Nico credette di morire. Will era arrivato dritto al punto senza nemmeno il bisogno di nominare di nuovo il suo genitore divino. Non ne faceva una colpa, non parlava di diagnosi. Parlava di "terapia". Parlava di "bisogni diversi".
Non gli sarebbe bastato certo un po' di nettare, né l'illusione di poter essere trattato come tutti gli altri, per guarire. Ma Will lo sapeva. Lui era un paziente speciale.
Il pensiero lo fece sorridere.
«Ti sto dando filo da torcere, ammettilo» gli rispose Nico, mentre un ghigno gli deformava il volto.
Qualcun altro sarebbe stato intimorito dalla sua espressione facciale. I figli di Ade sanno essere terrificanti quando cercano di esprimersi, e Nico era il rappresentante migliore della categoria.
Ma Will aveva tutt'altra intenzione che scappare di lì a gambe levate. Gli afferrò di nuovo il polso con due dita. Nico ipotizzò che gli stesse auscultando il battito. Si agitò ancor di più.
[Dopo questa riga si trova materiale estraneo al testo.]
File: config.mk
export PLATFORM = sky130hd
export DESIGN_NAME = scan_device_flat
export DESIGN_NICKNAME = d
export VERILOG_FILES = /design/src/logic/scan_port_pkg.sv /design/src/logic/scan_link_if.sv /design/src/logic/scan_sync.sv /design/src/logic/scan_device.sv /design/src/flat_wrapper.sv
export VERILOG_INCLUDE_DIRS = /design/src /design/src/logic
export SDC_FILE = /design/constraint.sdc
export NUM_CORES = 1
export LEC_CHECK = 0
export BUFFER_PORTS_ARGS = -buffer_cell sky130_fd_sc_hd__buf_2
export CORE_MARGIN = 5
export CORE_UTILIZATION = 43
export DETAILED_ROUTE_END_ITERATION = 7
export MAX_ROUTING_LAYER = met4
export SYNTH_ARGS = -nofsm -noshare
export SYNTH_HDL_FRONTEND = slang
export SYNTH_SLANG_ARGS = --single-unit
File: constraint.sdc
create_clock -name sys_clk -period 2.9 [get_ports sys_clk]
set_input_delay 0.58 -clock sys_clk [delete_from_list [all_inputs] [get_ports sys_clk]]
set_output_delay 0.58 -clock sys_clk [all_outputs]
set_load 0.01 [all_outputs]
File: src/logic/scan_port_map.svh
// Constants for the boundary-scan test port and its controller
`ifndef SCAN_PORT_MAP_SVH
`define SCAN_PORT_MAP_SVH
`define IR_LEN          3
`define IR_CAPTURE_PAT  3'h1
`define INSN_EXTEST     3'h0
`define INSN_IDCODE     3'h1
`define INSN_SAMPLE_Z   3'h2
`define INSN_SAMPLE     3'h4
`define INSN_BYPASS     3'h7
`define ID_LEN          32
`define BSR_LEN         89
`define BSR_OE_BIT      88
`define PIN_LEN         88
`define ID_VALUE        32'h1234_5679
`define RESET_TMS_EDGES 3'h5
`define TCK_HALF_CYCLES 4'h5
`define SHIFT_CNT_W     7
`endif

File: src/logic/scan_port_pkg.sv
// Types shared by both ends of the boundary-scan test port
`default_nettype none
package scan_port_pkg;
   typedef enum logic [15:0] {
      TLR  = 16'h0001, RTI  = 16'h0002, SDRS = 16'h0004, CDR  = 16'h0008,
      SDR  = 16'h0010, E1DR = 16'h0020, PDR  = 16'h0040, E2DR = 16'h0080,
      UDR  = 16'h0100, SIRS = 16'h0200, CIR  = 16'h0400, SIR  = 16'h0800,
      E1IR = 16'h1000, PIR  = 16'h2000, E2IR = 16'h4000, UIR  = 16'h8000
   } tap_state_t;

   function automatic tap_state_t tap_next(input tap_state_t s, input logic tms);
      unique case (s)
         TLR:  return tms ? TLR  : RTI;
         RTI:  return tms ? SDRS : RTI;
         SDRS: return tms ? SIRS : CDR;
         CDR:  return tms ? E1DR : SDR;
         SDR:  return tms ? E1DR : SDR;
         E1DR: return tms ? UDR  : PDR;
         PDR:  return tms ? E2DR : PDR;
         E2DR: return tms ? UDR  : SDR;
         UDR:  return tms ? SDRS : RTI;
         SIRS: return tms ? TLR  : CIR;
         CIR:  return tms ? E1IR : SIR;
         SIR:  return tms ? E1IR : SIR;
         E1IR: return tms ? UIR  : PIR;
         PIR:  return tms ? E2IR : PIR;
         E2IR: return tms ? UIR  : SIR;
         UIR:  return tms ? SDRS : RTI;
         default: return TLR;
      endcase
   endfunction
endpackage
`default_nettype wire

File: src/logic/scan_link_if.sv
// Four-wire scan link joining the test controller and the device port
`default_nettype none
interface scan_link_if;
   logic tck;
   logic tms;
   logic tdi;
   logic tdo_o;
   logic tdo_oe;
   // A released line shows the inverse, so a read of an idle wire is never mistaken for data
   wire  tdo = tdo_oe ? tdo_o : ~tdo_o;
   modport device (input tck, tms, tdi, output tdo_o, tdo_oe);
   modport controller (output tck, tms, tdi, input tdo);
endinterface
`default_nettype wire

File: src/logic/scan_sync.sv
// Two-stage synchroniser with rise and fall detection for link inputs
`default_nettype none
module scan_sync
(
   input  wire logic sys_clk,
   input  wire logic sys_rst,
   input  wire logic async_in,
   output logic      level,
   output logic      rise,
   output logic      fall
);
   logic meta_q;
   logic sync_q;
   logic last_q;

   always_ff @(posedge sys_clk)
   begin
      if (sys_rst)
      begin
         meta_q <= 1'b0;
         sync_q <= 1'b0;
         last_q <= 1'b0;
      end
      else
      begin
         meta_q <= async_in;
         sync_q <= meta_q;
         last_q <= sync_q;
      end
   end

   assign level = sync_q;
   assign rise  = sync_q & ~last_q;
   assign fall  = ~sync_q & last_q;
endmodule
`default_nettype wire

File: src/logic/scan_device.sv
// Device end of the boundary-scan port: TAP, instructions, boundary chain
`default_nettype none
`include "scan_port_map.svh"
module scan_device
   import scan_port_pkg::*;
(
   input  wire logic                 sys_clk,
   input  wire logic                 sys_rst,
   scan_link_if.device               link,
   input  wire logic [`PIN_LEN-1:0]  pin_sample,
   output logic      [`PIN_LEN-1:0]  pin_drive,
   output logic                      pin_drive_en,
   output logic                      mem_out_float
);
   logic tck_lvl;
   logic tck_rise;
   logic tck_fall;
   logic tms_lvl;
   logic tdi_lvl;

   scan_sync u_tck (.sys_clk(sys_clk), .sys_rst(sys_rst), .async_in(link.tck),
                    .level(tck_lvl), .rise(tck_rise), .fall(tck_fall));
   scan_sync u_tms (.sys_clk(sys_clk), .sys_rst(sys_rst), .async_in(link.tms),
                    .level(tms_lvl), .rise(), .fall());
   scan_sync u_tdi (.sys_clk(sys_clk), .sys_rst(sys_rst), .async_in(link.tdi),
                    .level(tdi_lvl), .rise(), .fall());

   tap_state_t                   state_q;
   logic [`IR_LEN-1:0]           ir_shift_q;
   logic [`IR_LEN-1:0]           ir_q;
   logic [`ID_LEN-1:0]           id_shift_q;
   logic                         bypass_q;
   logic [`BSR_LEN-1:0]          bsr_shift_q;
   logic [`BSR_LEN-1:0]          bsr_hold_q;
   logic                         tdo_q;
   logic                         tdo_oe_q;
   logic                         tdo_d;
   logic                         sel_bsr;
   logic [`PIN_LEN-1:0]          pin_meta_q;
   logic [`PIN_LEN-1:0]          pin_sync_q;

   // Pin levels come from another domain and pass two flip-flops first
   always_ff @(posedge sys_clk)
   begin
      if (sys_rst)
      begin
         pin_meta_q <= '0;
         pin_sync_q <= '0;
      end
      else
      begin
         pin_meta_q <= pin_sample;
         pin_sync_q <= pin_meta_q;
      end
   end

   // Reserved codes fall to bypass so a stray code never breaks the chain
   function automatic logic uses_bsr(input logic [`IR_LEN-1:0] code);
      return code == `INSN_EXTEST || code == `INSN_SAMPLE_Z || code == `INSN_SAMPLE;
   endfunction

   assign sel_bsr = uses_bsr(ir_q);

   // Five TMS-high edges reach TLR from any state via the graph itself
   always_ff @(posedge sys_clk)
   begin
      if (sys_rst)
         state_q <= TLR;
      else if (tck_rise)
         state_q <= tap_next(state_q, tms_lvl);
   end

   always_ff @(posedge sys_clk)
   begin
      if (sys_rst)
      begin
         ir_shift_q <= `IR_CAPTURE_PAT;
         ir_q       <= `INSN_IDCODE;
      end
      else if (tck_rise)
      begin
         unique case (state_q)
            TLR: ir_q <= `INSN_IDCODE;
            CIR: ir_shift_q <= `IR_CAPTURE_PAT;
            SIR: ir_shift_q <= {tdi_lvl, ir_shift_q[`IR_LEN-1:1]};
            UIR: ir_q <= ir_shift_q;
            default: ;
         endcase
      end
   end

   always_ff @(posedge sys_clk)
   begin
      if (sys_rst)
      begin
         id_shift_q <= '0;
         bypass_q   <= 1'b0;
      end
      else if (tck_rise)
      begin
         if (state_q == CDR)
         begin
            id_shift_q <= `ID_VALUE;
            bypass_q   <= 1'b0;
         end
         else if (state_q == SDR)
         begin
            id_shift_q <= {tdi_lvl, id_shift_q[`ID_LEN-1:1]};
            bypass_q   <= tdi_lvl;
         end
      end
   end

   // Capture keeps the shifted tristate cell so a capture cannot clear it
   always_ff @(posedge sys_clk)
   begin
      if (sys_rst)
         bsr_shift_q <= {1'b1, {`PIN_LEN{1'b0}}};
      else if (state_q == TLR)
         bsr_shift_q[`BSR_OE_BIT] <= 1'b1;
      else if (tck_rise && sel_bsr)
      begin
         if (state_q == CDR)
            bsr_shift_q <= {bsr_shift_q[`BSR_OE_BIT], pin_sync_q};
         else if (state_q == SDR)
            bsr_shift_q <= {tdi_lvl, bsr_shift_q[`BSR_LEN-1:1]};
      end
   end

   // Update latches on the falling test-clock edge as the standard cell does
   always_ff @(posedge sys_clk)
   begin
      if (sys_rst)
         bsr_hold_q <= {1'b1, {`PIN_LEN{1'b0}}};
      else if (state_q == TLR)
         bsr_hold_q[`BSR_OE_BIT] <= 1'b1;
      else if (tck_fall && state_q == UDR && sel_bsr)
         bsr_hold_q <= bsr_shift_q;
   end

   always_comb
   begin
      tdo_d = bypass_q;
      if (state_q == SIR)
         tdo_d = ir_shift_q[0];
      else if (sel_bsr)
         tdo_d = bsr_shift_q[0];
      else if (ir_q == `INSN_IDCODE)
         tdo_d = id_shift_q[0];
   end

   always_ff @(posedge sys_clk)
   begin
      if (sys_rst)
      begin
         tdo_q    <= 1'b0;
         tdo_oe_q <= 1'b0;
      end
      else if (tck_fall)
      begin
         tdo_q    <= tdo_d;
         tdo_oe_q <= state_q == SIR || state_q == SDR;
      end
   end

   assign link.tdo_o  = tdo_q;
   assign link.tdo_oe = tdo_oe_q;

   always_ff @(posedge sys_clk)
   begin
      if (sys_rst)
      begin
         pin_drive     <= '0;
         pin_drive_en  <= 1'b0;
         mem_out_float <= 1'b0;
      end
      else
      begin
         pin_drive     <= bsr_hold_q[`PIN_LEN-1:0];
         pin_drive_en  <= ir_q == `INSN_EXTEST && bsr_hold_q[`BSR_OE_BIT];
         mem_out_float <= ir_q == `INSN_SAMPLE_Z ||
                          (ir_q == `INSN_EXTEST && !bsr_hold_q[`BSR_OE_BIT]);
      end
   end
endmodule
`default_nettype wire

File: src/flat_wrapper.sv
// flat-port wrapper written by rule: the top's interface ports become plain ports
module scan_device_flat import scan_port_pkg::*;
  (sys_clk, sys_rst, pin_sample, pin_drive, pin_drive_en, mem_out_float, link_tck, link_tms, link_tdi, link_tdo_o, link_tdo_oe);
  scan_link_if link_i ();
  input  wire logic sys_clk;
  input  wire logic sys_rst;
  input  wire logic [`PIN_LEN-1:0] pin_sample;
  output logic      [`PIN_LEN-1:0] pin_drive;
  output logic pin_drive_en;
  output logic mem_out_float;
  input wire logic [$bits(link_i.tck)-1:0] link_tck;
  input wire logic [$bits(link_i.tms)-1:0] link_tms;
  input wire logic [$bits(link_i.tdi)-1:0] link_tdi;
  output wire logic [$bits(link_i.tdo_o)-1:0] link_tdo_o;
  output wire logic [$bits(link_i.tdo_oe)-1:0] link_tdo_oe;
  assign link_i.tck = link_tck;
  assign link_i.tms = link_tms;
  assign link_i.tdi = link_tdi;
  assign link_tdo_o = link_i.tdo_o;
  assign link_tdo_oe = link_i.tdo_oe;
  scan_device u_core (.sys_clk(sys_clk), .sys_rst(sys_rst), .link(link_i), .pin_sample(pin_sample), .pin_drive(pin_drive), .pin_drive_en(pin_drive_en), .mem_out_float(mem_out_float));
endmodule
==> results of run 1 <==
-- per-stage QoR --
step                      instances  setup WS [ns]  cell area [sq um]  total power [uW]
after global placement         2584         0.4728              18600              7596
final                          2677         0.3456              20360             14180
after global routing           2677         0.1260              20360             14740
after detailed placement       2584         0.3968              18600              7598
after floorplan                1974         0.7228              17180              7458
after CTS                      2676         0.3579              20350             14390
-- cells by family after synthesis --
| family | count (synthesis) |
|---|---|
| buf+inv | 136 |
| xor+xnor | 7 |
| flops | 507 |
| compound gates | 239 |
| simple gates | 1085 |
-- worst max-delay path: cells and delay by family (launching register included) --
kind / cells / cell delay (ns)
and+or+nand+nor: 4 / 1.29
buffers and inverters: 1 / 0.23
DFF: 1 / 0.38
AOI/OAI and AO/OA: 2 / 0.54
Era impossibile frenare il suo cuore, ormai.
«Credo che tu sia pronto per una medicina un po' più forte.»
Will aveva una voce ferma e uno sguardo deciso. Come cavolo facesse, Nico non lo sapeva proprio. Le sue spalle furono afferrate saldamente proprio come le sue labbra. Per la prima volta, Nico condivise molto più che un contatto fisico.
Non era la presa ferrea di Reyna che lo trascinava in salvo, non era il braccio di Jason attorno alle sue spalle, né il batticinque di Annabeth. Non era nemmeno l'abbraccio di Hazel, o il ricordo dell'affetto di sua madre. Non era come qualche giorno prima, durante la battaglia contro i mostri di Gea, quando Will lo sorreggeva per il fianco e quel contatto gli stava dando l'orticaria.
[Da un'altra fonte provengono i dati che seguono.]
===== config.mk =====
export PLATFORM = sky130hd
export DESIGN_NAME = rsf_formatter
export DESIGN_NICKNAME = d
export VERILOG_FILES = /design/src/rtl/rsf_pkg.sv /design/src/rtl/rsf_formatter.sv
export VERILOG_INCLUDE_DIRS = /design/src /design/src/rtl
export SDC_FILE = /design/constraint.sdc
export NUM_CORES = 1
export LEC_CHECK = 0
export ABC_AREA = 1
export BUFFER_PORTS_ARGS = -buffer_cell sky130_fd_sc_hd__buf_2
export CAP_MARGIN = 40
export CELL_PAD_IN_SITES_DETAIL_PLACEMENT = 0
export CELL_PAD_IN_SITES_GLOBAL_PLACEMENT = 1
export CORE_MARGIN = 2
export CORE_UTILIZATION = 52
export CTS_BUF_LIST = sky130_fd_sc_hd__clkbuf_4
export CTS_CLUSTER_DIAMETER = 80
export CTS_CLUSTER_SIZE = 25
export DETAILED_ROUTE_END_ITERATION = 6
export PLACE_DENSITY = 0.95
export SLEW_MARGIN = 10
export SYNTH_ARGS = -nofsm -noshare
export SYNTH_HDL_FRONTEND = slang
export SYNTH_SLANG_ARGS = --single-unit

===== constraint.sdc =====
create_clock -name sys_clk -period 6.4 [get_ports sys_clk]
set_clock_uncertainty 0.15 [all_clocks]
set_input_delay 0 -clock sys_clk [delete_from_list [all_inputs] [get_ports sys_clk]]
set_output_delay 0 -clock sys_clk [all_outputs]
set_load 0.005 [all_outputs]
Non era orticaria. Avrebbe dovuto capirlo subito.
Un bacio, e Nico si sentiva più vivo che mai. Non aveva mai pensato che avrebbe sperimentato una sensazione del genere. Lui, un figlio di Ade. Will. Vita.
«Oh, per tutti i porcellini.»
Un colpo di tosse esagerato interruppe l'idillio che Nico stava vivendo. Non sia mai che le sue gioie durassero per più di cinque secondi.
Lou Ellen e Cecil erano sulla porta, immobili e scioccati.
Will si scostò dal tenebroso viso del suo paziente e si voltò verso l'odiosa, irritante e inconcepibile interruzione all'ingresso della stanza.
«Ho da fare. Non vi serve niente di così urgente, adesso» affermò con calma, ma il suo era più un ordine. Sembrava che il potere della voce ammaliatrice non fosse un'esclusiva di Piper, dopotutto.
L'imperativo di Will costrinse Cecil a risvegliarsi della catatonia.
«S-sì, hai ragione» disse, con voce roca. Scosse Lou Ellen e la trascinò via. Poi ritornò indietro. «Scusate. Fate come se… emh… sì.» Cecil fu colpito in pieno dallo sguardo omicida del figlio del dio della Morte. Poi fece l'unica cosa giusta, prima di andarsene: chiuse la porta.
Will e Nico si guardarono. Fu un lungo momento in cui Nico passò dalla stizza all'imbarazzo. Oh, quante emozioni che stava provando, e come si sentiva scombussolato!
«Serve ancora, o ti sei ripreso?» chiese Will, rinsaldando la presa sulle sue spalle.
«Sento che potrei evocare un intero corpo di ballo» rispose Nico. Vedeva già nella sua testa gli scheletri danzanti. Poteva benissimo evocarli anche dal suo stomaco, se non dal terreno.
«Sarebbe uno spettacolo affascinante» annuì Will. «E, se dopo sei stanco, sappiamo come farti recuperare le forze.»
Un sorriso malizioso e smagliante colpì in pieno Nico. Oh, dei.
«Rimarrai in cura a tempo indeterminato, Di Angelo» sentenziò il dottore.
Nico deglutì con piacere, prima di tuffarsi sulla sua personale ambrosia.